(N.Morgan) The horrifying events of September 11, 2001 changed the face of America forever. What could be the biggest tragedy in all of this, besides the innocent lives lost, is the fact our own government may be responsible for this event. The biggest False Flag Op ever perpetrated on the American people. Our own government turned against the citizenry to collaborate this travesty, to take our rights away in the name of national security. To be able to secure laws and bills to slowly take away our rights and infringe on our most common freedoms, such as privacy, evoking the most stringent mass surveillance and intelligence this country has ever seen.
An article written over 10 years ago puts this event into perspective as to the true events of that day and exposes the true horror of what really took place.
America’s “War on Terrorism”
by Michel Chossudovsky
Global Research, August 10, 2004
“We Have Some Planes”
The 9/11 Commission’s Report provides an almost visual description of the Arab hijackers. It depicts in minute detail events occurring inside the cabin of the four hijacked planes.
In the absence of surviving passengers, this “corroborating evidence”, was based on passengers’ cell and air phone conversations with their loved ones. According to the Report, the cockpit voice recorder (CVR) was only recovered in the case of one of the flights (UAL 93).

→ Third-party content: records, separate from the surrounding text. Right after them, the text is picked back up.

[src/rtl/archon_debug_trace_buffer.sv]
// Debug trace buffer: watches the CPU debug bus, turns qualifying events
// (flag rising edges, FSM state changes, entropy class changes) into
// timestamped records and queues them in a show-ahead FIFO. A shock event
// can arm a post-trigger window that freezes capture for post-mortem readout.
//
// Output handshake: out_valid is high whenever the FIFO holds at least one
// record and out_data is that head record (combinational). A record is
// consumed on any cycle where out_valid && out_ready; the next record
// appears at the head on the following cycle. out_valid never depends on
// out_ready.
module archon_debug_trace_buffer #(
  parameter int DEPTH     = 16,
  parameter int TS_W      = 16,
  parameter int POST_TRIG = 8
) (
  input  logic                      clk,
  input  logic                      reset,
  input  logic                      enable,
  input  logic [6:0]                event_mask,
  input  logic                      trigger_enable,
  input  logic                      clear_freeze,
  input  logic [3:0]                cpu_debug_pc,
  input  logic [2:0]                cpu_debug_instr_type,
  input  logic [7:0]                cpu_debug_entropy_log,
  input  logic [1:0]                cpu_debug_fsm_state,
  input  logic [1:0]                cpu_debug_classified_entropy,
  input  logic                      cpu_debug_stall,
  input  logic                      cpu_debug_flush,
  input  logic                      cpu_debug_lock,
  input  logic                      cpu_debug_hazard_flag,
  input  logic                      cpu_debug_shock_detected,
  output logic                      out_valid,
  input  logic                      out_ready,
  output logic [TS_W+30:0]          out_data,
  output logic [$clog2(DEPTH):0]    fill_level,
  output logic [7:0]                overflow_count,
  output logic                      frozen
);

  localparam int AW    = $clog2(DEPTH);
  localparam int REC_W = TS_W + 31;

  localparam logic [AW:0] CNT_ONE  = (AW+1)'(1);
  localparam logic [AW:0] CNT_FULL = (AW+1)'(DEPTH);
  localparam logic [AW-1:0] PTR_ONE = AW'(1);
  localparam logic [7:0] POST_LAST = 8'(POST_TRIG);

  typedef enum logic [1:0] {
    ST_ARMED  = 2'd0,
    ST_POST   = 2'd1,
    ST_FROZEN = 2'd2
  } trig_state_t;

  trig_state_t trig_state, trig_state_next;
  logic [7:0]  post_cnt, post_cnt_next;

  logic [TS_W-1:0] timestamp;

  logic       prev_stall, prev_flush, prev_lock, prev_hazard, prev_shock;
  logic [1:0] prev_fsm_state, prev_classified;

  logic [REC_W-1:0] mem [DEPTH];
  logic [AW-1:0]    wr_ptr, rd_ptr;
  logic [AW:0]      count;

  logic [6:0]       cause, qual;
  logic             event_valid, full, pop, push, drop;
  logic [REC_W-1:0] record;

  // Each cause compares the current bus against last cycle's sample.
  assign cause = {
    cpu_debug_classified_entropy != prev_classified,
    cpu_debug_fsm_state != prev_fsm_state,
    cpu_debug_shock_detected & ~prev_shock,
    cpu_debug_hazard_flag & ~prev_hazard,
    cpu_debug_lock & ~prev_lock,
    cpu_debug_flush & ~prev_flush,
    cpu_debug_stall & ~prev_stall
  };
  assign qual = cause & event_mask;

  assign event_valid = enable && (qual != 7'd0) && (trig_state != ST_FROZEN);
  assign full        = (count == CNT_FULL);
  assign pop         = out_valid && out_ready;
  // A full FIFO still accepts when the head leaves in the same cycle.
  assign push        = event_valid && (!full || pop);
  assign drop        = event_valid && full && !pop;

  assign record = {
    timestamp, qual, cpu_debug_pc, cpu_debug_fsm_state,
    cpu_debug_classified_entropy, cpu_debug_entropy_log,
    cpu_debug_instr_type, cpu_debug_stall, cpu_debug_flush,
    cpu_debug_lock, cpu_debug_hazard_flag, cpu_debug_shock_detected
  };

  assign out_valid  = (count != '0);
  assign out_data   = out_valid ? mem[rd_ptr] : '0;
  assign fill_level = count;
  assign frozen     = (trig_state == ST_FROZEN);

  // Previous-sample registers track the bus every cycle, even when disabled.
  always_ff @(posedge clk) begin
    if (reset) begin
      prev_stall      <= 1'b0;
      prev_flush      <= 1'b0;
      prev_lock       <= 1'b0;
      prev_hazard     <= 1'b0;
      prev_shock      <= 1'b0;
      prev_fsm_state  <= 2'd0;
      prev_classified <= 2'd0;
    end else begin
      prev_stall      <= cpu_debug_stall;
      prev_flush      <= cpu_debug_flush;
      prev_lock       <= cpu_debug_lock;
      prev_hazard     <= cpu_debug_hazard_flag;
      prev_shock      <= cpu_debug_shock_detected;
      prev_fsm_state  <= cpu_debug_fsm_state;
      prev_classified <= cpu_debug_classified_entropy;
    end
  end

  // Free-running timestamp, advanced only while capture is enabled.
  always_ff @(posedge clk) begin
    if (reset) timestamp <= '0;
    else if (enable) timestamp <= timestamp + TS_W'(1);
  end

  // Record storage; stale contents are unreachable once pointers reset.
  always_ff @(posedge clk) begin
    if (push) mem[wr_ptr] <= record;
  end

  // FIFO pointers and occupancy.
  always_ff @(posedge clk) begin
    if (reset) begin
      wr_ptr <= '0;
      rd_ptr <= '0;
      count  <= '0;
    end else begin
      if (push) wr_ptr <= wr_ptr + PTR_ONE;
      if (pop)  rd_ptr <= rd_ptr + PTR_ONE;
      case ({push, pop})
        2'b10:   count <= count + CNT_ONE;
        2'b01:   count <= count - CNT_ONE;
        default: count <= count;
      endcase
    end
  end

  // Saturating count of records lost to a full FIFO.
  always_ff @(posedge clk) begin
    if (reset) overflow_count <= 8'd0;
    else if (drop && overflow_count != 8'hFF) overflow_count <= overflow_count + 8'd1;
  end

  // Trigger FSM state register.
  always_ff @(posedge clk) begin
    if (reset) begin
      trig_state <= ST_ARMED;
      post_cnt   <= 8'd0;
    end else begin
      trig_state <= trig_state_next;
      post_cnt   <= post_cnt_next;
    end
  end

  // Trigger FSM next state: only accepted records advance the window.
  always_comb begin
    trig_state_next = trig_state;
    post_cnt_next   = post_cnt;
    case (trig_state)
      ST_ARMED: begin
        if (push && qual[4] && trigger_enable) begin
          post_cnt_next = 8'd1;
          if (POST_LAST == 8'd1) trig_state_next = ST_FROZEN;
          else trig_state_next = ST_POST;
        end
      end
      ST_POST: begin
        if (push) begin
          post_cnt_next = post_cnt + 8'd1;
          if (post_cnt + 8'd1 == POST_LAST) trig_state_next = ST_FROZEN;
        end
      end
      ST_FROZEN: begin
        if (clear_freeze) trig_state_next = ST_ARMED;
      end
      default: trig_state_next = ST_ARMED;
    endcase
  end

endmodule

Focusing on the personal drama of the passengers, the Commission has built much of its narrative around the phone conversations. The Arabs are portrayed with their knives and box cutters, scheming in the name of Allah, to bring down the planes and turn them “into large guided missiles” (Report, Chapter 1, http://www.9-11commission.gov/report/911Report_Ch1.pdf ).

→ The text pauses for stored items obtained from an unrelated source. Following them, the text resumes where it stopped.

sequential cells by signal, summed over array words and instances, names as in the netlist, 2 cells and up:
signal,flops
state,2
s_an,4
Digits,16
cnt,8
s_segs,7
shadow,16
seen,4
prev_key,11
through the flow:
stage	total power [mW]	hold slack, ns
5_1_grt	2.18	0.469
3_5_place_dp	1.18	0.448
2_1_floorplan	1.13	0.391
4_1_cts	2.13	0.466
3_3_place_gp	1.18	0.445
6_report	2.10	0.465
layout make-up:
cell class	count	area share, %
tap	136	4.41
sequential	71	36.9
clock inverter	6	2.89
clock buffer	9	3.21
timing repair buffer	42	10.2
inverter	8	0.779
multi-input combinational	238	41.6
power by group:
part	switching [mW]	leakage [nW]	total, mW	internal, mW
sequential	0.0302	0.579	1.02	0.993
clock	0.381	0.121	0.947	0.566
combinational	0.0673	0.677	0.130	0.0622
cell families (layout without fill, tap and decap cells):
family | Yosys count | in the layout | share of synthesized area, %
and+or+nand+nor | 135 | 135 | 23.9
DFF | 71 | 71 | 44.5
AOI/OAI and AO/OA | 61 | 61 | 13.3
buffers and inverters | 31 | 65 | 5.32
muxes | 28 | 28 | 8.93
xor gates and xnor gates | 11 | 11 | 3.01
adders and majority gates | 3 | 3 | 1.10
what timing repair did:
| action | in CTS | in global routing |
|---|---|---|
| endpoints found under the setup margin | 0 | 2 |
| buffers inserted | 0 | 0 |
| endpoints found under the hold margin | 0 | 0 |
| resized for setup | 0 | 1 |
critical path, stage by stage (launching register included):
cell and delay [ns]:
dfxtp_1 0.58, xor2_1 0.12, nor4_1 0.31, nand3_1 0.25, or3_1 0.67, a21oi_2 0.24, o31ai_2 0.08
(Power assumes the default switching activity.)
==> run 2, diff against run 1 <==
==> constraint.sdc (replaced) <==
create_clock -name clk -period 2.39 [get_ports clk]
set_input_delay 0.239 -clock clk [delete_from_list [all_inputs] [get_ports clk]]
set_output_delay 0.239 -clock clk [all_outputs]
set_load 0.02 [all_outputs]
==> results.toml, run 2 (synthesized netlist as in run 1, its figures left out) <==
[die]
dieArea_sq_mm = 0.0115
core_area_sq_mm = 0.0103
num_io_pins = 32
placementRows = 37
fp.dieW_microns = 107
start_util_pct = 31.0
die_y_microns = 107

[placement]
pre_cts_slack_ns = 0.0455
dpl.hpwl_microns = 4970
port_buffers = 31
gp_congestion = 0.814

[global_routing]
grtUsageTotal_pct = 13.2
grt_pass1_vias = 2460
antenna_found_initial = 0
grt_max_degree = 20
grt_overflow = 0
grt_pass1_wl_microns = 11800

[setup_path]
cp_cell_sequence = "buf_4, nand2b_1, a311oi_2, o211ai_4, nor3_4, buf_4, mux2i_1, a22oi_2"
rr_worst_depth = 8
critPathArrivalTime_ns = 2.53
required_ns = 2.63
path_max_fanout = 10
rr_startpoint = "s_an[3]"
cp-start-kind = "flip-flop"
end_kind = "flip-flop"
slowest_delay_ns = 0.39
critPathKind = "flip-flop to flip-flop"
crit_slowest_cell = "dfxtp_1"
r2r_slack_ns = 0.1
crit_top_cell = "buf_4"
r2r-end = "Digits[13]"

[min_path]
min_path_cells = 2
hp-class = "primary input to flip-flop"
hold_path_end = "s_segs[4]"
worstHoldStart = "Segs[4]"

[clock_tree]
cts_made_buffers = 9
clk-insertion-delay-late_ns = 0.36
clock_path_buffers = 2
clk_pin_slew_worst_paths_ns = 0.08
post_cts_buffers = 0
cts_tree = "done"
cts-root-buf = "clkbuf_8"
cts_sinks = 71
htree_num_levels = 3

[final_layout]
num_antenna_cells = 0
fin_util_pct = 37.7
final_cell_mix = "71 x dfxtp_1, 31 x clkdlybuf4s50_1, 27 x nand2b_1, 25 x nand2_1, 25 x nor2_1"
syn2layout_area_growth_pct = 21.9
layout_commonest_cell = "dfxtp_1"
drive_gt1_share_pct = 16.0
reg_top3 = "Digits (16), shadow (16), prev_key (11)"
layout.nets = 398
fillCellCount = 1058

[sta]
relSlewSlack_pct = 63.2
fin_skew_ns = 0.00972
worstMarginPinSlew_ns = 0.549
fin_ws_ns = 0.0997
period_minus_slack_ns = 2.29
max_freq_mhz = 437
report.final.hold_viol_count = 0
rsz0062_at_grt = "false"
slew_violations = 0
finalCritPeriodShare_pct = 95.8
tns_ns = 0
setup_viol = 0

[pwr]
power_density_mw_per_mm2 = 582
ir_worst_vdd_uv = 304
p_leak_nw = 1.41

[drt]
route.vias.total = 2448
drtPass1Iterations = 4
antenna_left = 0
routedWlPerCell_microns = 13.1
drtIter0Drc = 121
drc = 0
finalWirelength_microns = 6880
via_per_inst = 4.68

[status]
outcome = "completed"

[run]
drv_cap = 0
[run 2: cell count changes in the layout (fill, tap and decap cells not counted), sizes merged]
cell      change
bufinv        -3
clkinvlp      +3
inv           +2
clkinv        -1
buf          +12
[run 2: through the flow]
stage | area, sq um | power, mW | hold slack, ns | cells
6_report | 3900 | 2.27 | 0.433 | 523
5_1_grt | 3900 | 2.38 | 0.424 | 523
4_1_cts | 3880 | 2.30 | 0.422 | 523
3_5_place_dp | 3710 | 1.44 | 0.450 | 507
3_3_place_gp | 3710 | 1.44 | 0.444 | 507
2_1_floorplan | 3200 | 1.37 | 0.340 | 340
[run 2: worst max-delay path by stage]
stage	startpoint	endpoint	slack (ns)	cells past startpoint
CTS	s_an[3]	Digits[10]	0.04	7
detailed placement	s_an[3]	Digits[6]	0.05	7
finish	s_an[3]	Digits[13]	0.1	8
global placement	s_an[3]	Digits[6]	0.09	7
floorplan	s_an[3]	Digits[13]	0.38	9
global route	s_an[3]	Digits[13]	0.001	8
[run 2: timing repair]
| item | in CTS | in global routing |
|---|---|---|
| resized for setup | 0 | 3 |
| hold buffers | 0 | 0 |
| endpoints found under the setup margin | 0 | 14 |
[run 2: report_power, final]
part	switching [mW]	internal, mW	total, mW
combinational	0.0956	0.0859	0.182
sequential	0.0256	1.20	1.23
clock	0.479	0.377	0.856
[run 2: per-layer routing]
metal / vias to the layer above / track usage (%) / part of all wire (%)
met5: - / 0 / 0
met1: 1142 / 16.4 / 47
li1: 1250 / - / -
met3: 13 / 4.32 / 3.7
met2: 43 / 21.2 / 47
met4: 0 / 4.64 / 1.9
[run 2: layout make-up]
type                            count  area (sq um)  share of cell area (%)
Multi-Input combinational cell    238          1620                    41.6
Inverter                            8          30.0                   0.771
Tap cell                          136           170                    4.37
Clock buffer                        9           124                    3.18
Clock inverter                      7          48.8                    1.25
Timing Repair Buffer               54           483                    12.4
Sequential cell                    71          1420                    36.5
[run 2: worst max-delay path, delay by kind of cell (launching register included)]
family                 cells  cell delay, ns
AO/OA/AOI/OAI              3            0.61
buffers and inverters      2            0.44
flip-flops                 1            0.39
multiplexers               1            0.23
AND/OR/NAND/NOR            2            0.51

The Technology of Wireless Transmission
The Report conveys the impression that cell phone ground-to-air communication from high altitude was of reasonably good quality, and that there was no major impediment or obstruction in wireless transmission.
Some of the conversations were with onboard air phones, which contrary to the cell phones provide for good quality transmission. The report does not draw a clear demarcation between the two types of calls.
More significantly, what this carefully drafted script fails to mention is that, given the prevailing technology in September 2001, it was extremely difficult, if not impossible, to place a wireless cell call from an aircraft traveling at high speed above 8000 feet:
“Wireless communications networks weren’t designed for ground-to-air communication. Cellular experts privately admit that they’re surprised the calls were able to be placed from the hijacked planes, and that they lasted as long as they did. They speculate that the only reason that the calls went through in the first place is that the aircraft were flying so close to the ground
Expert opinion within the wireless telecom industry casts serious doubt on “the findings” of the 9/11 Commission. According to Alexa Graf, a spokesman of AT&T, commenting in the immediate wake of the 9/11 attacks:
“it was almost a fluke that the [9/11] calls reached their destinations… From high altitudes, the call quality is not very good, and most callers will experience drops. Although calls are not reliable, callers can pick up and hold calls for a little while below a certain altitude”
New Wireless Technology
While serious doubts regarding the cell calls were expressed in the immediate aftermath of 9/11, a new landmark in the wireless telecom industry has further contributed to upsetting the Commission’s credibility. Within days of the release of the 9/11 Commission Report in July, American Airlines and Qualcomm, proudly announced the development of a new wireless technology –which will at some future date allow airline passengers using their cell phones to contact family and friends from a commercial aircraft (no doubt at a special rate aerial roaming charge)
“Travelers could be talking on their personal cellphones as early as 2006.
Earlier this month [July 2004], American Airlines conducted a trial run on a modified aircraft that permitted cell phone calls.” (WP, July 27, 2004)
Aviation Week (07/20/04) described this new technology in an authoritative report published in July 2004:
“Qualcomm and American Airlines are exploring [July 2004] ways for passengers to use commercial cell phones inflight for air-to-ground communication. In a recent 2-hr. proof-of-concept flight, representatives from government and the media used commercial Code Division Multiple Access (CDMA) third-generation cell phones to place and receive calls and text messages from friends on the ground.
For the test flight from Dallas-Fort Worth, the aircraft was equipped with an antenna in the front and rear of the cabin to transmit cell phone calls to a small in-cabin CDMA cellular base station. This “pico cell” transmitted cell phone calls from the aircraft via a Globalstar satellite to the worldwide terrestrial phone network”
Needless to say, neither the service, nor the “third generation” hardware, nor the “Picco cell” CDMA base station inside the cabin (which so to speak mimics a cell phone communication tower inside the plane) were available on the morning of September 11, 2001.
The 911 Commission points to the clarity and detail of these telephone conversations.
In substance, the Aviation Week report creates yet another embarrassing hitch in the official story.
The untimely July American Airlines / Qualcomm announcement acted as a cold shower. Barely acknowledged in press reports, it confirmed that the Bush administration had embroidered the cell phone narrative (similar to what they did with WMDs) and that the 9/11 Commission’s account was either flawed or grossly exaggerated.